#### WHAT IS EXPECTED:
Would you please return the lines of the entries below starting at the line that has "Inst Count: 1498" and ending at the line that has "global placement: 0.857", both included, exactly as they are?

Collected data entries
<file path="config.mk">
export PLATFORM = sky130hd
export DESIGN_NAME = nnis_axis
export DESIGN_NICKNAME = d
export VERILOG_FILES = /design/src/hw/rtl/nnis_pkg.sv /design/src/hw/rtl/nnis_axis.sv
export SDC_FILE = /design/constraint.sdc
export NUM_CORES = 1
export LEC_CHECK = 0
export BUFFER_PORTS_ARGS = -buffer_cell sky130_fd_sc_hd__buf_2
export CELL_PAD_IN_SITES_DETAIL_PLACEMENT = 1
export CELL_PAD_IN_SITES_GLOBAL_PLACEMENT = 2
export CORE_MARGIN = 4
export CORE_UTILIZATION = 39
export CTS_CLUSTER_SIZE = 12
export DETAILED_ROUTE_END_ITERATION = 10
export GPL_TIMING_DRIVEN = 1
export HOLD_SLACK_MARGIN = 0.03
export PLACE_DENSITY = 0.89
export SLEW_MARGIN = 0
export SYNTH_ARGS = -nofsm -noshare
export SYNTH_HDL_FRONTEND = slang
export SYNTH_SLANG_ARGS = --single-unit
</file>
<file path="constraint.sdc">
create_clock -name clock -period 6.08 [get_ports clock]
set_clock_uncertainty 0.15 [all_clocks]
set_input_delay 0.608 -clock clock [delete_from_list [all_inputs] [get_ports clock]]
set_output_delay 0.608 -clock clock [all_outputs]
set_load 0.01 [all_outputs]
</file>
<file path="src/hw/rtl/nnis_pkg.sv">
// Shared constants, types and helper functions for the nearest-neighbor scaler.
// Used by nnis_axis and the scaler core; depends on nothing.
`timescale 1ns / 1ps
`default_nettype none

package nnis_pkg;

   // Depth of the source pixel store; a power of two, so address wrap is a bit-select.
   localparam int SOURCE_DEPTH  = 65536;
   localparam int MAX_DIMENSION = 1024;

   localparam int ADDR_W   = $clog2(SOURCE_DEPTH);
   localparam int DIM_W    = 11;                    // width of each size register
   localparam int COORD_W  = 10;                    // destination coordinate width
   localparam int INDEX_W  = 16;                    // load index width
   localparam int COLOR_W  = 8;
   localparam int PIXEL_W  = 32;
   localparam int CSR_IDX_W = 2;

   // Product of a coordinate and a size, and the source address sum.
   localparam int PROD_W = COORD_W + DIM_W;
   localparam int SUM_W  = 2 * DIM_W + 1;

   // Divider: the quotient is below the source size, so it has DIM_W bits.
   localparam int QUOT_W     = DIM_W;
   localparam int DIV_STEPS  = 2;
   localparam int DIV_STAGES = (QUOT_W + DIV_STEPS - 1) / DIV_STEPS;
   localparam int DIV_W      = DIM_W + QUOT_W;

   // Registers from the input register to the clamped source coordinate.
   localparam int AXIS_LAT = DIV_STAGES + 2;

   // Input operation codes.
   localparam logic OP_LOAD   = 1'b0;
   localparam logic OP_RENDER = 1'b1;

   // Configuration register indexes.
   localparam logic [CSR_IDX_W-1:0] CSR_SRC_WIDTH  = 2'd0;
   localparam logic [CSR_IDX_W-1:0] CSR_SRC_HEIGHT = 2'd1;
   localparam logic [CSR_IDX_W-1:0] CSR_DST_WIDTH  = 2'd2;
   localparam logic [CSR_IDX_W-1:0] CSR_DST_HEIGHT = 2'd3;

   localparam logic [DIM_W-1:0] SRC_WIDTH_RESET  = 11'd320;
   localparam logic [DIM_W-1:0] SRC_HEIGHT_RESET = 11'd200;
   localparam logic [DIM_W-1:0] DST_WIDTH_RESET  = 11'd320;
   localparam logic [DIM_W-1:0] DST_HEIGHT_RESET = 11'd200;

   // Control bits that travel with each beat: at most one of them is set.
   typedef struct packed {
      logic load;
      logic render;
   } ctrl_type;

   // Payload that travels alongside the coordinate mapping.
   typedef struct packed {
      logic [COORD_W-1:0] x;
      logic [COORD_W-1:0] y;
      logic [INDEX_W-1:0] index;
      logic [PIXEL_W-1:0] argb;
   } item_type;

   // A size register above the maximum dimension acts as the maximum.
   function automatic logic [DIM_W-1:0] limit_dim(input logic [DIM_W-1:0] v);
      logic [DIM_W-1:0] r;
      r = v;
      if (32'(v) > MAX_DIMENSION) begin
         r = DIM_W'(MAX_DIMENSION);
      end
      return r;
   endfunction

   // One restoring division step. The word holds the partial remainder above
   // the dividend bits still to be consumed; quotient bits enter at the bottom.
   function automatic logic [DIV_W-1:0] div_step(input logic [DIV_W-1:0] w,
                                                 input logic [DIM_W-1:0] d);
      logic [DIM_W:0]    trial;
      logic [DIM_W-1:0]  rem;
      logic [QUOT_W-1:0] nq;
      logic              qbit;
      trial = {w[DIV_W-1:QUOT_W], w[QUOT_W-1]};
      qbit  = (trial >= {1'b0, d});
      if (qbit) begin
         rem = DIM_W'(trial - {1'b0, d});
      end else begin
         rem = trial[DIM_W-1:0];
      end
      nq = {w[QUOT_W-2:0], qbit};
      return {rem, nq};
   endfunction

endpackage

`default_nettype wire

</file>
<file path="src/hw/rtl/nnis_axis.sv">
// One axis of the coordinate mapping: product, pipelined restoring divider and clamp.
// Depends on nnis_pkg.
`timescale 1ns / 1ps
`default_nettype none

module nnis_axis
   import nnis_pkg::*;
(
   input  wire logic               clock,
   input  wire logic               adv,
   input  wire logic [COORD_W-1:0] pos,
   input  wire logic [DIM_W-1:0]   src_dim,
   input  wire logic [DIM_W-1:0]   dst_dim,
   output logic      [DIM_W-1:0]   src_pos
);

   logic [PROD_W-1:0] prod_ff;
   logic [DIV_W-1:0]  div_ff [DIV_STAGES];
   logic [DIV_W-1:0]  div_in [DIV_STAGES];
   logic [DIM_W-1:0]  src_pos_ff;
   logic [DIM_W-1:0]  src_pos_in;
   logic [QUOT_W-1:0] quot;

   // Since pos < dst_dim, the top bits of the product are already below the
   // divisor and can seed the remainder directly.
   for (genvar k = 0; k < DIV_STAGES; k++) begin : g_div
      logic [DIV_W-1:0] w_start;

      if (k == 0) begin : g_first
         assign w_start = {DIM_W'(prod_ff >> QUOT_W), prod_ff[QUOT_W-1:0]};
      end else begin : g_next
         assign w_start = div_ff[k-1];
      end

      always_comb begin
         logic [DIV_W-1:0] w;
         w = w_start;
         for (int j = 0; j < DIV_STEPS; j++) begin
            if (k * DIV_STEPS + j < QUOT_W) begin
               w = div_step(w, dst_dim);
            end
         end
         div_in[k] = w;
      end
   end

   assign quot = div_ff[DIV_STAGES-1][QUOT_W-1:0];

   always_comb begin
      if (quot >= src_dim) begin
         src_pos_in = src_dim - DIM_W'(1);
      end else begin
         src_pos_in = quot;
      end
   end

   always_ff @(posedge clock) begin
      if (adv) begin
         prod_ff <= PROD_W'(pos) * PROD_W'(src_dim);
         for (int k = 0; k < DIV_STAGES; k++) begin
            div_ff[k] <= div_in[k];
         end
         src_pos_ff <= src_pos_in;
      end
   end

   assign src_pos = src_pos_ff;

endmodule

`default_nettype wire

</file>
==> key figures, run 1 <==
Status
  – Result of the run: completed

Synth
  – Synth warnings: 0
  – Netlist area before placement: 0.0152 mm^2
  – Proportion of register bits with asynchronous set or reset after synthesis: 0%
  – Syn avg cell area: 10.2 um^2
  – Syn Nets: about 1.8k
  – Number of library cell types mapped by synthesis: 76
  – Count of flip-flops with a built-in enable after synthesis: 153
  – Primary flip-flop cell chosen by synthesis mapping: edfxtp_1
  – Syn Inst Count: 1498
  – Proportion of synthesized chip area in sequential cells: ~30%
  – Synth Register Bits: 153

Global routing
  – Number of antenna violations at the first check in global routing: 1
  – Wire length of the first global-routing pass: between 60000 and 70000 um
  – Grt total ovfl: 0
  – Overall fraction of global-route tracks in use: between 10% and 20%
  – Maximum number of pins on one net before global-route repair: 92
  – Vias in the first global route: 12.3k

Floorplan
  – Overall die width: 206 um
  – Effective utilization at floorplan: 39.5%
  – Area of the core region: about 0.039 mm^2
  – Count of standard-cell rows: 72
  – Vertical die dimension: between 200 and 250 um
  – Ports: 45
  – Die outline area: about 0.042 mm^2

Placed design
  – Weighted congestion at the end of routability-driven global placement: 0.857
  – Count of port buffers added during placement: 44
  – Half-perimeter wire length after detailed placement: 32600 um

Setup path
  – WS Path Type: flip-flop to flip-flop
  – CP endpoint kind: flip-flop
  – Required time worst endpoint: 6.11 ns
  – Maximum fanout along the worst path: 12
  – Critical Path Source Type: flip-flop
  – Slowest stage delay, CP: 0.45 ns
  – Library cell contributing the largest single delay on the critical path: fa_1
  – Data arrival time of the critical path: 5.54 ns
  – List of cells traversed by the critical path: inv_1 > ha_1 > inv_1 > fa_1 > a211oi_2 > nor2_1 > o211a_1 > o21a_1 > mux2_2 > ha_1 > a21oi_2 > o21ai_2 > a2111oi_2 > nor3_1 > o311a_1 > a2111oi_4 > buf_4 > mux2_2

Layout
  – Commonest non-fill, non-tap cell in the layout: ha_1
  – Util after Layout: 43.5%
  – Number of antenna diodes: 0
  – Layout Nets: 1865
  – Fraction of layout instances using a drive strength above 1: 13.0%
  – Highest-count cells in the layout ignoring fill and taps: 189 x ha_1, 153 x edfxtp_1, 147 x inv_1
  – Area growth from synthesis to layout: 10.3%
  – Multi-input gate area: 0.00996 mm^2
  – Final-layout fill cell count: 4302
  – Flip-flop and latch area: 0.00459 mm^2

Worst hold path
  – Type of the worst min-delay path: flip-flop to flip-flop

Route
  – Post-detailed-route count of antenna-violating nets: 0
  – Length of the first detailed-routing pass in iterations: 7
  – Vias: between 10k and 15k
  – Final routed wirelength across all metal layers: between 40000 and 50000 um
  – DR DRC count: 0
  – Iteration-0 DRC Markers: about 650
  – WL/cell: 19.5 um
  – Via density: 5.55

STA
  – RSZ-0062 raised after global routing: false
  – Final-report hold violation count: 0
  – Final worst-path cycle share: between 90% and 100%
  – Worst Tran Pin Value: 0.876 ns
  – Highest Clock Rate: 182 MHz
  – Total count of max-transition violations in the final report: 0
  – Setup violation total in the final timing report: 0
  – Minimum clock period: 5.51 ns
  – Relative slew slack: a little over two fifths
  – Final TNS setup: 0 ns

CTS
  – Total of cells resized after clock tree synthesis: 0
  – Hold bufs inserted after CTS: 0
  – Worst-Skew Late Latency: 0.44 ns
  – Clock transition at the registers of the reported paths: 0.07 ns
  – Htree depth: 4
  – Clock Root Buffer: clkbuf_16
  – Clock tree from TritonCTS: built
  – Clock sinks: 153
  – Number of buffers between clock root and the deepest sink: 2
  – Setup fix buffers added after clock tree synthesis: 0
  – Number of buffers created by CTS: 17

Job
  – Max Cap Violations: 0
==> routing by layer <==
metal,wire [um],GRT usage (%),share of wire (%),vias to the layer above
li1,-,-,-,5519
met1,18800,26.1,46,5867
met2,20100,33.1,49,180
met3,1180,2.79,2.9,53
met4,645,4.45,1.6,0
met5,0,0,0,-
==> through the flow <==
| stage | hold WS [ns] | instances | setup slack (ns) | area [um^2] |
|---|---|---|---|---|
| after floorplan | 0.250 | 1498 | 0.337 | 15200 |
| after global placement | 0.251 | 2061 | 0.247 | 16200 |
| after detailed placement | 0.255 | 2061 | 0.107 | 16200 |
| after CTS | 0.267 | 2092 | 0.538 | 16800 |
| after global routing | 0.272 | 2092 | 0.334 | 16800 |
| final | 0.265 | 2092 | 0.571 | 16800 |
==> layout make-up <==
type	instances	area share, %
clock inverters	14	0.826
clock buffers	17	2.53
repair buffers	78	2.94
inverters	147	3.28
multi-input cells	1165	59.2
flip-flops and latches	153	27.3
well taps	518	3.86
==> state kept, by name, summed over array words and instances, names as in the netlist <==
register	cells
div_ff	121
prod_ff	21
src_pos	11
==> cell usage after synthesis (all sizes together), types with 13 or more instances <==
master,number,area share [%]
mux2,77,5.9
nor3,44,1.4
nand4,20,0.82
nand2,124,3.1
nor2,76,1.9
a21o,40,2.0
inv,147,3.6
a21oi,59,2.0
and2,73,3.0
edfxtp,153,30
ha,189,16
fa,80,11
o21a,18,0.89
nand3,23,0.75
clkbuf,23,0.57
nor2b,19,0.78
o21ai,60,2.0
a211oi,13,0.67
xor2,39,2.2
xnor2,57,3.3
==> kinds of logic (layout without fill, tap and decap cells) <==
group                      Yosys count  in the layout  synth area share [%]
muxes                               89             89                  6.67
xor gates and xnor gates            96             96                  5.51
DFF                                153            153                  30.1
buffers and inverters              180            256                  4.55
and+or+nand+nor                    419            419                  13.6
adders and majority gates          269            269                  26.0
AOI/OAI and AO/OA                  292            292                  13.5
==> final timing paths <==
| kind | start | to | slack, ns | cells after the start |
|---|---|---|---|---|
| setup / recovery | div_ff[0][10] | div_ff[1][12] | 0.57 | 18 |
| hold / removal | div_ff[3][6] | div_ff[4][8] | 0.26 | 0 |
| setup reg to reg | div_ff[0][10] | div_ff[1][12] | 0.57 | 18 |
| hold reg to reg | div_ff[3][6] | div_ff[4][8] | 0.26 | 0 |
==> critical path: cells and delay by family (launching register included) <==
family | cells | cell delay (ns)
buf+inv | 3 | 0.50
simple gates | 2 | 0.25
mux | 2 | 0.69
flops | 1 | 0.39
compound gates | 8 | 2.28
fa+ha+maj | 3 | 1.01
Power of run 1 is left out: the tool's default activity adds up to more than one toggle a clock period on the data nets, which glitch-free logic cannot reach.
==> run 2: changes to the inputs <==
--- a/config.mk
+++ b/config.mk
@@ -5,16 +5,17 @@
 export SDC_FILE = /design/constraint.sdc
 export NUM_CORES = 1
 export LEC_CHECK = 0
-export BUFFER_PORTS_ARGS = -buffer_cell sky130_fd_sc_hd__buf_2
 export CELL_PAD_IN_SITES_DETAIL_PLACEMENT = 1
 export CELL_PAD_IN_SITES_GLOBAL_PLACEMENT = 2
 export CORE_MARGIN = 4
-export CORE_UTILIZATION = 39
+export CORE_UTILIZATION = 40
 export CTS_CLUSTER_SIZE = 12
 export DETAILED_ROUTE_END_ITERATION = 10
+export DONT_BUFFER_PORTS = 1
 export GPL_TIMING_DRIVEN = 1
 export HOLD_SLACK_MARGIN = 0.03
 export PLACE_DENSITY = 0.89
+export REMOVE_ABC_BUFFERS = 1
 export SLEW_MARGIN = 0
 export SYNTH_ARGS = -nofsm -noshare
 export SYNTH_HDL_FRONTEND = slang
==> run 2 against run 1 <==
Effect of this change:
- clock-buffer cell count unchanged
- first-iteration DRC count down 0.31%
- critical endpoint is now div_ff[4][16]
- wire length up 0.39%
- hold slack worse by 0.13 ns
- highest routed layer is now met5
- die area down 2.4%
- via count down 1.7%
- final cell count down 3.0%
- largest cell class unchanged
- sequential cell count unchanged
- fmax down 0.46%
- worst setup slack worse by 0.025 ns
==> key figures, run 2 (synthesis gave the netlist of run 1 again) <==
Global routing
  – Maximum number of pins on one net before global-route repair: 154 (+67%)
  – Vias in the first global route: 12.2k (-0.69%)
  – Wire length of the first global-routing pass: 66200 um (+1.2%)
  – Overall fraction of global-route tracks in use: 19.8% (+0.46 points)
  – Number of antenna violations at the first check in global routing: 1 (unchanged)
  – Grt total ovfl: 0 (unchanged)

Setup path
  – Slowest stage delay, CP: 0.52 ns (+0.07 ns)
  – Required time worst endpoint: 6.12 ns (about the same)
  – List of cells traversed by the critical path: ha_1 > a2111oi_2 > o31ai_1 > nor3_1 > a21bo_2 > inv_1 > mux2_2 > ha_1 > nand3_1 > o211ai_1 > o41ai_1 > buf_4 > a21oi_1 > o21a_1 > a2111oi_4 > buf_4 > mux2_2
  – Data arrival time of the critical path: 5.57 ns (+0.03 ns)
  – Maximum fanout along the worst path: 12 (unchanged)
  – CP endpoint kind: flip-flop
  – Library cell contributing the largest single delay on the critical path: edfxtp_1
  – Critical Path Source Type: flip-flop
  – Launch point of the worst reg-to-reg path: div_ff[3][19]
  – WS Path Type: flip-flop to flip-flop
  – Total buffers and inverters traversed by the critical path: 3 (unchanged)
  – Delay-heaviest family, CP: compound AO/OA/AOI/OAI gates
  – Critical path startpoint: div_ff[3][19]

Floorplan
  – Effective utilization at floorplan: 40.5% (+1.0 points)
  – Area of the core region: 0.0377 mm^2 (-2.5%)
  – Ports: 45 (unchanged)
  – Die outline area: 0.0413 mm^2 (-2.4%)
  – Count of standard-cell rows: 71 (-1.4%)
  – Overall die width: 203 um (-1.2%)
  – Vertical die dimension: 203 um (-1.2%)

STA
  – Final-report hold violation count: 0 (unchanged)
  – RSZ-0062 raised after global routing: false
  – Slack of the critical path: 0.546 ns (-0.0255 ns)
  – Final TNS setup: 0 ns (unchanged)
  – Relative slew slack: 56.8% (+15 points)
  – Highest Clock Rate: 181 MHz (-0.46%)
  – Minimum clock period: 5.53 ns (+0.0255 ns)
  – Setup violation total in the final timing report: 0 (unchanged)
  – Total count of max-transition violations in the final report: 0 (unchanged)
  – Final worst-path cycle share: 91.0% (+0.42 points)
  – Worst Tran Pin Value: 0.648 ns (-0.228 ns)
  – Worst Hold Margin: 0.136 ns (-0.129 ns)

CTS
  – Total of cells resized after clock tree synthesis: 0 (unchanged)
  – Number of buffers created by CTS: 17 (unchanged)
  – Clock Root Buffer: clkbuf_16
  – Clock tree from TritonCTS: built
  – Clock transition at the registers of the reported paths: 0.08 ns (about the same)
  – Hold bufs inserted after CTS: 0 (unchanged)
  – Number of buffers between clock root and the deepest sink: 2 (unchanged)
  – Htree depth: 4 (unchanged)
  – Worst-Skew Late Latency: 0.44 ns (about the same)
  – Clock sinks: 153 (unchanged)
  – Setup fix buffers added after clock tree synthesis: 0 (unchanged)

Placed design
  – Half-perimeter wire length after detailed placement: 32000 um (-2.0%)
  – Placed cell area: 0.0159 mm^2 (-2.1%)
  – Weighted congestion at the end of routability-driven global placement: 0.859 (+0.26%)
  – Count of port buffers added during placement: 0 (-100%)
  – Worst slack at placement: 0.420 ns (+0.314 ns)

Route
  – Length of the first detailed-routing pass in iterations: 5 (-2)
  – Met1 wire length: 18900 um (+0.60%)
  – Via density: 5.63 (+1.3%)
  – Post-detailed-route count of antenna-violating nets: 0 (unchanged)
  – Vias: 11.4k (-1.7%)
  – Iteration-0 DRC Markers: 650 (-0.31%)
  – Met3 wire length: 1660 um (+40%)
  – Final routed wirelength across all metal layers: 40900 um (+0.39%)
  – WL/cell: 20.1 um (+3.5%)
  – Met2 WL post-DR: 19700 um (-1.9%)
  – Top Metal Used: met5
  – DR DRC count: 0 (unchanged)

Layout
  – Register with the most flip-flops: div_ff
  – Flip-flop and latch area: 0.00459 mm^2 (unchanged)
  – Highest-count cells in the layout ignoring fill and taps: 189 x ha_1, 153 x edfxtp_1, 147 x inv_1
  – Multi-input gate area: 0.00996 mm^2 (unchanged)
  – Area growth from synthesis to layout: 8.17%
  – Commonest non-fill, non-tap cell in the layout: ha_1
  – Layout Nets: 1809 (-3.0%)
  – Post-Layout Inst Area: 0.0165 mm^2 (-1.9%)
  – Final-layout fill cell count: 4272 (-0.70%)
  – Flip-flop count of the largest register after layout: 121 (unchanged)
  – Number of antenna diodes: 0 (unchanged)
  – Fraction of layout instances using a drive strength above 1: 9.94% (-3.1 points)

Job
  – Max Cap Violations: 0 (unchanged)

Worst hold path
  – Type of the worst min-delay path: primary input to flip-flop
  – Hold_sp: adv

Status
  – Result of the run: completed
-- run 2: final timing paths --
kind / depth (start not counted) / to / slack [ns]
min: 0 / prod_ff[19] / 0.14
min reg2reg: 0 / div_ff[5][3] / 0.27
max reg2reg: 17 / div_ff[4][16] / 0.55
max: 17 / div_ff[4][16] / 0.55
-- run 2: layout make-up --
class                           instances  area share, %
Clock inverter                         15          0.956
Timing Repair Buffer                   22           1.00
Inverter                              147           3.35
Multi-Input combinational cell       1165           60.4
Clock buffer                           17           2.58
Sequential cell                       153           27.9
Tap cell                              511           3.88
-- run 2: stage by stage --
step	cells	util [%]
2_1_floorplan	1465	-
3_3_place_gp	1998	42.2
3_5_place_dp	1998	42.2
4_1_cts	2030	43.8
5_1_grt	2030	43.8
6_report	2030	43.8
-- run 2: routing by layer --
layer | vias to the layer above | GRT usage (%)
li1 | 5407 | -
met1 | 5766 | 27.0
met2 | 198 | 33.6
met3 | 46 | 3.13
met4 | 2 | 4.41
met5 | - | 0
-- run 2: worst register-to-register path: stages (launching register included) --
cell       delay, ns
edfxtp_1        0.52
ha_1            0.45
a2111oi_2       0.46
o31ai_1         0.18
nor3_1          0.25
a21bo_2         0.38
inv_1           0.16
mux2_2          0.32
ha_1            0.37
nand3_1         0.13
o211ai_1        0.12
o41ai_1         0.33
buf_4           0.21
a21oi_1         0.07
o21a_1          0.20
a2111oi_4       0.34
buf_4           0.28
mux2_2          0.37
Power of run 2 is left out for the same reason.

#### RESPONSE TO THIS EXERCISE:
  – Syn Inst Count: 1498
  – Proportion of synthesized chip area in sequential cells: ~30%
  – Synth Register Bits: 153

Global routing
  – Number of antenna violations at the first check in global routing: 1
  – Wire length of the first global-routing pass: between 60000 and 70000 um
  – Grt total ovfl: 0
  – Overall fraction of global-route tracks in use: between 10% and 20%
  – Maximum number of pins on one net before global-route repair: 92
  – Vias in the first global route: 12.3k

Floorplan
  – Overall die width: 206 um
  – Effective utilization at floorplan: 39.5%
  – Area of the core region: about 0.039 mm^2
  – Count of standard-cell rows: 72
  – Vertical die dimension: between 200 and 250 um
  – Ports: 45
  – Die outline area: about 0.042 mm^2

Placed design
  – Weighted congestion at the end of routability-driven global placement: 0.857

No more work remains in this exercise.